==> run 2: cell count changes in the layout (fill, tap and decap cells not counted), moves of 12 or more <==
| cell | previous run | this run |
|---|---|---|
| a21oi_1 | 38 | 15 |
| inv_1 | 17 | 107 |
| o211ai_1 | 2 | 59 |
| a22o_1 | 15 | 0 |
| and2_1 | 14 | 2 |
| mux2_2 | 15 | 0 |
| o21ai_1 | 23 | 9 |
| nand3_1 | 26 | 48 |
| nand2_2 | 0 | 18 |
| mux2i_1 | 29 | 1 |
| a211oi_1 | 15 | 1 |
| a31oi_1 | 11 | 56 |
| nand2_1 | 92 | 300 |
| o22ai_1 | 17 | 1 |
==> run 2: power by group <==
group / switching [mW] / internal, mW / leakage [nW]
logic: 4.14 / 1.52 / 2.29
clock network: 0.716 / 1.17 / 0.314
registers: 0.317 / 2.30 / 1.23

**Work instruction:**
Retype every entry without changing anything.

**Result:**
==> run 2: cell count changes in the layout (fill, tap and decap cells not counted), moves of 12 or more <==
| cell | previous run | this run |
|---|---|---|
| a21oi_1 | 38 | 15 |
| inv_1 | 17 | 107 |
| o211ai_1 | 2 | 59 |
| a22o_1 | 15 | 0 |
| and2_1 | 14 | 2 |
| mux2_2 | 15 | 0 |
| o21ai_1 | 23 | 9 |
| nand3_1 | 26 | 48 |
| nand2_2 | 0 | 18 |
| mux2i_1 | 29 | 1 |
| a211oi_1 | 15 | 1 |
| a31oi_1 | 11 | 56 |
| nand2_1 | 92 | 300 |
| o22ai_1 | 17 | 1 |
==> run 2: power by group <==
group / switching [mW] / internal, mW / leakage [nW]
logic: 4.14 / 1.52 / 2.29
clock network: 0.716 / 1.17 / 0.314
registers: 0.317 / 2.30 / 1.23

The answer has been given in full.